Of all the lines in the records below, copy only those that contain the string "master".

RECORDS SHOWN ::

>>>

--- src/rtl/hack_fetch_unit_if.sv ---
// rtl/hack_fetch_unit_if.sv - ROM fetch, instruction hand-off and status signals of the Hack fetch unit
interface hack_fetch_unit_if #(
  parameter int ADDR_W = 15,
  parameter int DATA_W = 16,
  parameter int CNT_W  = 32
);
  logic              rom_req_valid;
  logic              rom_req_ready;
  logic [ADDR_W-1:0] rom_addr;
  logic              rom_rsp_valid;
  logic [DATA_W-1:0] rom_rsp_data;
  logic              instr_valid;
  logic              instr_ready;
  logic [DATA_W-1:0] instr;
  logic [ADDR_W-1:0] instr_pc;
  logic              br_taken;
  logic [ADDR_W-1:0] br_target;
  logic [CNT_W-1:0]  retired_cnt;
  logic              spurious_rsp;

  modport master (
    output rom_req_valid, rom_addr, instr_valid, instr, instr_pc, retired_cnt, spurious_rsp,
    input  rom_req_ready, rom_rsp_valid, rom_rsp_data, instr_ready, br_taken, br_target
  );

  modport slave (
    input  rom_req_valid, rom_addr, instr_valid, instr, instr_pc, retired_cnt, spurious_rsp,
    output rom_req_ready, rom_rsp_valid, rom_rsp_data, instr_ready, br_taken, br_target
  );
endinterface

--- src/rtl/hack_fetch_unit.sv ---
// rtl/hack_fetch_unit.sv - Hack CPU fetch sequencer: one outstanding ROM fetch, PC update on retire
module hack_fetch_unit #(
  parameter int          ADDR_W    = 15,
  parameter int          DATA_W    = 16,
  parameter int unsigned RESET_VEC = 0,
  parameter int          CNT_W     = 32
) (
  input logic             clk,
  input logic             reset,
  hack_fetch_unit_if.master bus
);

  typedef enum logic [1:0] {S_REQ, S_WAIT, S_HOLD} state_e;

  state_e            state_q, state_d;
  logic [ADDR_W-1:0] pc_q, pc_d;
  logic [ADDR_W-1:0] instr_pc_q, instr_pc_d;
  logic [DATA_W-1:0] instr_q, instr_d;
  logic [CNT_W-1:0]  cnt_q, cnt_d;
  logic              spur_q, spur_d;
  logic              retire;
  logic              rsp_accept;

  always_ff @(posedge clk) begin
    if (reset) begin
      state_q <= S_REQ;
    end else begin
      state_q <= state_d;
    end
  end

  always_comb begin
    state_d = state_q;
    case (state_q)
      S_REQ:   if (bus.rom_req_ready) state_d = S_WAIT;
      S_WAIT:  if (bus.rom_rsp_valid) state_d = S_HOLD;
      S_HOLD:  if (bus.instr_ready)   state_d = S_REQ;
      default: state_d = S_REQ;
    endcase
  end

  always_comb begin
    bus.rom_req_valid = (state_q == S_REQ);
    bus.instr_valid   = (state_q == S_HOLD);
  end

  // A response is only meaningful while waiting; anything else is dropped and flagged.
  always_comb begin
    retire     = (state_q == S_HOLD) && bus.instr_ready;
    rsp_accept = (state_q == S_WAIT) && bus.rom_rsp_valid;
    pc_d       = pc_q;
    instr_d    = instr_q;
    instr_pc_d = instr_pc_q;
    cnt_d      = cnt_q;
    spur_d     = spur_q | (bus.rom_rsp_valid && (state_q != S_WAIT));
    if (rsp_accept) begin
      instr_d    = bus.rom_rsp_data;
      instr_pc_d = pc_q;
    end
    if (retire) begin
      pc_d  = bus.br_taken ? bus.br_target : pc_q + 1'b1;
      cnt_d = cnt_q + 1'b1;
    end
  end

  always_ff @(posedge clk) begin
    if (reset) begin
      pc_q       <= ADDR_W'(RESET_VEC);
      instr_q    <= '0;
      instr_pc_q <= '0;
      cnt_q      <= '0;
      spur_q     <= 1'b0;
    end else begin
      pc_q       <= pc_d;
      instr_q    <= instr_d;
      instr_pc_q <= instr_pc_d;
      cnt_q      <= cnt_d;
      spur_q     <= spur_d;
    end
  end

  assign bus.rom_addr     = pc_q;
  assign bus.instr        = instr_q;
  assign bus.instr_pc     = instr_pc_q;
  assign bus.retired_cnt  = cnt_q;
  assign bus.spurious_rsp = spur_q;

endmodule

--- src/flat_wrapper.sv ---
// flat-port wrapper written by rule: the top's interface ports become plain ports
module hack_fetch_unit_flat 
#(
  parameter int          ADDR_W    = 15,
  parameter int          DATA_W    = 16,
  parameter int unsigned RESET_VEC = 0,
  parameter int          CNT_W     = 32
)
  (clk, reset, bus_rom_req_valid, bus_rom_addr, bus_instr_valid, bus_instr, bus_instr_pc, bus_retired_cnt, bus_spurious_rsp, bus_rom_req_ready, bus_rom_rsp_valid, bus_rom_rsp_data, bus_instr_ready, bus_br_taken, bus_br_target);
  hack_fetch_unit_if #(.ADDR_W(ADDR_W), .DATA_W(DATA_W), .CNT_W(CNT_W)) bus_i ();
  input logic clk;
  input logic reset;
  output wire logic [$bits(bus_i.rom_req_valid)-1:0] bus_rom_req_valid;
  output wire logic [$bits(bus_i.rom_addr)-1:0] bus_rom_addr;
  output wire logic [$bits(bus_i.instr_valid)-1:0] bus_instr_valid;
  output wire logic [$bits(bus_i.instr)-1:0] bus_instr;
  output wire logic [$bits(bus_i.instr_pc)-1:0] bus_instr_pc;
  output wire logic [$bits(bus_i.retired_cnt)-1:0] bus_retired_cnt;
  output wire logic [$bits(bus_i.spurious_rsp)-1:0] bus_spurious_rsp;
  input wire logic [$bits(bus_i.rom_req_ready)-1:0] bus_rom_req_ready;
  input wire logic [$bits(bus_i.rom_rsp_valid)-1:0] bus_rom_rsp_valid;
  input wire logic [$bits(bus_i.rom_rsp_data)-1:0] bus_rom_rsp_data;
  input wire logic [$bits(bus_i.instr_ready)-1:0] bus_instr_ready;
  input wire logic [$bits(bus_i.br_taken)-1:0] bus_br_taken;
  input wire logic [$bits(bus_i.br_target)-1:0] bus_br_target;
  assign bus_rom_req_valid = bus_i.rom_req_valid;
  assign bus_rom_addr = bus_i.rom_addr;
  assign bus_instr_valid = bus_i.instr_valid;
  assign bus_instr = bus_i.instr;
  assign bus_instr_pc = bus_i.instr_pc;
  assign bus_retired_cnt = bus_i.retired_cnt;
  assign bus_spurious_rsp = bus_i.spurious_rsp;
  assign bus_i.rom_req_ready = bus_rom_req_ready;
  assign bus_i.rom_rsp_valid = bus_rom_rsp_valid;
  assign bus_i.rom_rsp_data = bus_rom_rsp_data;
  assign bus_i.instr_ready = bus_instr_ready;
  assign bus_i.br_taken = bus_br_taken;
  assign bus_i.br_target = bus_br_target;
  hack_fetch_unit #(.ADDR_W(ADDR_W), .DATA_W(DATA_W), .RESET_VEC(RESET_VEC), .CNT_W(CNT_W)) u_core (.clk(clk), .reset(reset), .bus(bus_i));
endmodule
--- config.mk ---
export PLATFORM = sky130hd
export DESIGN_NAME = hack_fetch_unit_flat
export DESIGN_NICKNAME = d
export VERILOG_FILES = /design/src/rtl/hack_fetch_unit_if.sv /design/src/rtl/hack_fetch_unit.sv /design/src/flat_wrapper.sv
export SDC_FILE = /design/constraint.sdc
export NUM_CORES = 1
export LEC_CHECK = 0
export BUFFER_PORTS_ARGS = -buffer_cell sky130_fd_sc_hd__buf_2
export CAP_MARGIN = 20
export CORE_MARGIN = 5
export CORE_UTILIZATION = 30
export DETAILED_ROUTE_END_ITERATION = 10
export GPL_TIMING_DRIVEN = 0
export SYNTH_ARGS = -nofsm -noshare
export SYNTH_HDL_FRONTEND = slang
export SYNTH_SLANG_ARGS = --single-unit
--- constraint.sdc ---
create_clock -name clk -period 4.3 [get_ports clk]
set_clock_uncertainty 0.05 [all_clocks]
set_input_delay 0.86 -clock clk [delete_from_list [all_inputs] [get_ports clk]]
set_output_delay 0.86 -clock clk [all_outputs]
set_load 0.02 [all_outputs]
==> results.json <==
{
  "cts_buffers": 9,
  "worst_pin_slew_ns": 0.651,
  "p_comb_share_pct": 7.0,
  "timing.slew.headroom_pct": 56.6,
  "clkSinkCount": 81,
  "htree_levels": 3,
  "drive_gt1_share_pct": 24.7,
  "synthMuxAreaShare_pct": 4.45,
  "vias": 3804,
  "cts_root_buffer": "clkbuf_16",
  "critPathCaptureType": "flop",
  "drv_slew": 0,
  "clkPwrFrac_pct": 47.0,
  "setup_viol": 0,
  "fp.coreArea_um2": 12100,
  "first_pass_iters": 4,
  "ys_seq_area_share_pct": 43.3,
  "intPower_w": 0.00128,
  "drt_first_iter_violations": 237,
  "crit_path_start_kind": "primary input",
  "io_buffers": 116,
  "dp.cells": 752,
  "clk_pin_slew_worst_paths_ns": 0.06,
  "dieArea_um2": 14800,
  "grt_first_pass_wirelength_um": 18000,
  "fp-row-count": 40,
  "synth_top_family_by_area": "simple AND/OR/NAND/NOR gates",
  "critPathKind": "in2reg",
  "overflow": 0,
  "antenna_found_initial": 0,
  "fin_setup_tns_ns": 0,
  "fmaxAchievable_mhz": 414,
  "p_seq_share_pct": 46.0,
  "hpwlAfterDp_um": 8540,
  "fp.dieH_um": 122,
  "die-width_um": 122,
  "ys_async_sr_fraction_pct": 0,
  "cts_buffer_depth": 2,
  "status": "complete, no violations",
  "synth-simple-area-share_pct": 29.1,
  "switching_power_w": 0.000397,
  "ys_ff_latch": 81,
  "synth_edf_count": 0,
  "path_max_fanout": 10,
  "drt-total-wl_um": 11500,
  "syn_avg_cell_area_um2": 8.00,
  "cp.required_ns": 4.48,
  "utilization_pct": 39.9,
  "synthFlopType": "dfxtp_1",
  "max_cap_viol_count": 0,
  "synthCells": 468,
  "grt_pass1_vias": 3570,
  "hold_viol_final": 0,
  "syn_nets": 507,
  "antenna_left": 0,
  "via_per_inst": 4.96,
  "gp_congestion": 0.811,
  "ios": 118,
  "finalNonFillerCells": 767,
  "netlist_area_um2": 3740,
  "track_usage_pct": 15.3,
  "finalCriticalPeriod_ns": 2.41,
  "drc_errors": 0,
  "nFillCells": 1301,
  "area.sequential_um2": 1620,
  "worstSkewPairLatency_ns": 0.34,
  "wl_per_cell_um": 14.9,
  "synth_warnings": 0,
  "synthToLayoutAreaGrowth_pct": 29.0,
  "ctsResizeCount": 0,
  "grt_max_degree": 13,
  "synth_xor_area_share_pct": 2.57,
  "cts_tree": "yes",
  "total_leakage_power_nw": 1.95,
  "synth_compound_area_share_pct": 15.5,
  "multi_input_area_um2": 1960,
  "hold_class": "reg2reg",
  "ir_worst_vdd_v": 0.000166,
  "diodes": 0,
  "final_nets": 634,
  "arrival_ns": 2.59,
  "rsz0062_at_grt": "no",
  "postCtsHoldBufs": 0,
  "p_per_area_nw_per_um2": 347,
  "start_util_pct": 30.9,
  "post-cts-setup-buffers": 0,
  "synthAdderAreaFrac_pct": 0.668,
  "synth.distinct_cells": 46,
  "p_sw_share_pct": 23.7,
  "final.period_utilization_pct": 56.1
}
## worst paths after layout
check / end / slack (ns) / start / cells past startpoint
worst min-delay path: u_core.bus.instr_pc[11] / 0.40 / u_core.bus.instr_pc[11] / 2
worst max register to register: u_core.bus.retired_cnt[21] / 2.02 / u_core.state_q[1] / 5
worst min register to register: u_core.bus.instr_pc[11] / 0.40 / u_core.bus.instr_pc[11] / 2
worst max-delay path: u_core.bus.retired_cnt[21] / 1.89 / bus_instr_ready / 6
## layout make-up
| type | instances | share of cell area (%) |
|---|---|---|
| flip-flops and latches | 81 | 33.6 |
| plain buffers | 33 | 2.75 |
| repair buffers | 116 | 12.0 |
| clock buffers | 12 | 5.31 |
| well taps | 168 | 4.35 |
| clock inverters | 3 | 0.829 |
| inverters | 9 | 0.699 |
| multi-input cells | 345 | 40.5 |
## power by group through the flow
stage / registers [W] / clock network, W / logic (W)
3_3_place_gp: 0.000787 / 0 / 0.000117
5_1_grt: 0.000773 / 0.000839 / 0.000130
6_report: 0.000771 / 0.000787 / 0.000117
3_5_place_dp: 0.000788 / 0 / 0.000119
4_1_cts: 0.000771 / 0.000803 / 0.000119
2_1_floorplan: 0.000798 / 0 / 0.0000559
## per-stage QoR
| step | power [W] | hold slack [ns] | worst slack (ns) | cell area [um^2] |
|---|---|---|---|---|
| final | 0.00168 | 0.401 | 1.89 | 4830 |
| after global routing | 0.00174 | 0.423 | 1.74 | 4830 |
| after CTS | 0.00169 | 0.403 | 1.86 | 4830 |
| after detailed placement | 0.000907 | 0.394 | 1.48 | 4530 |
| after global placement | 0.000904 | 0.389 | 1.53 | 4530 |
| after floorplan | 0.000854 | 0.446 | 1.99 | 3740 |
## Yosys cell counts (all sizes together) (2+ instances only)
| master | number | area (um^2) |
|---|---|---|
| ha | 2 | 25.0 |
| nor2 | 40 | 150 |
| nand2 | 86 | 323 |
| nor2b | 10 | 62.6 |
| nand3b | 3 | 22.5 |
| nand4 | 13 | 81.3 |
| mux2i | 2 | 20.0 |
| and3 | 5 | 31.3 |
| nor3 | 10 | 50.1 |
| o31ai | 10 | 75.1 |
| mux2 | 13 | 146 |
| nand2b | 2 | 12.5 |
| a21o | 2 | 15.0 |
| dfxtp | 81 | 1620 |
| and4 | 8 | 70.1 |
| o21ai | 10 | 50.1 |
| a2111oi | 2 | 17.5 |
| nand3 | 17 | 85.1 |
| a211oi | 2 | 15.0 |
| xnor2 | 8 | 70.1 |
| nor4 | 10 | 75.1 |
| and2 | 2 | 12.5 |
| a21oi | 51 | 255 |
| xor2 | 3 | 26.3 |
| a22o | 3 | 26.3 |
| or4 | 5 | 37.5 |
| clkbuf | 28 | 105 |
| buf | 5 | 27.5 |
| and3b | 2 | 17.5 |
| a31oi | 7 | 43.8 |
| o2bb2ai | 3 | 26.3 |
| or3 | 4 | 25.0 |
| inv | 9 | 33.8 |
## state kept, by name (all words and copies together), names as in the netlist
signal and cells:
u_core.bus.instr 16, u_core.bus.rom_addr 15, u_core.bus.spurious_rsp 1, u_core.bus.retired_cnt 32
u_core.state_q 2, u_core.bus.instr_pc 15
## layout by cell type, fill, tap and decap left out, drive strengths merged, types with 2 or more instances in the layout
master / instances
a2111oi: 2
a211oi: 2
a21o: 2
a21oi: 51
a22o: 3
a31oi: 7
and2: 2
and3: 5
and3b: 2
and4: 8
buf: 121
clkbuf: 40
clkinv: 2
dfxtp: 81
ha: 2
inv: 9
mux2: 13
mux2i: 2
nand2: 86
nand2b: 2
nand3: 17
nand3b: 3
nand4: 13
nor2: 40
nor2b: 10
nor3: 10
nor4: 10
o21ai: 10
o2bb2ai: 3
o31ai: 10
or3: 4
or4: 5
xnor2: 8
xor2: 3
## logic make-up (layout without fill, tap and decap cells)
logic type / count (synthesis) / count (layout)
xor+xnor: 11 / 11
buf+inv: 42 / 173
compound gates: 96 / 96
fa+ha+maj: 2 / 2
flops: 81 / 81
simple gates: 221 / 221
mux: 15 / 15
## per-layer routing
layer / routed length, um / global-route usage, %
met5: 0 / 0
met4: 225 / 6.16
met3: 599 / 3.44
met2: 5300 / 24.5
met1: 5330 / 19.9
## critical path: stages
cell,delay [ns]
buf_2,0.11
nand3b_1,0.32
or3_1,0.47
clkbuf_1,0.22
nor4_1,0.24
mux2_2,0.37
Power figures use the tool's default switching activity.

<<<

RESPONSE BELOW ::
  modport master (
  hack_fetch_unit_if.master bus
| master | number | area (um^2) |
master / instances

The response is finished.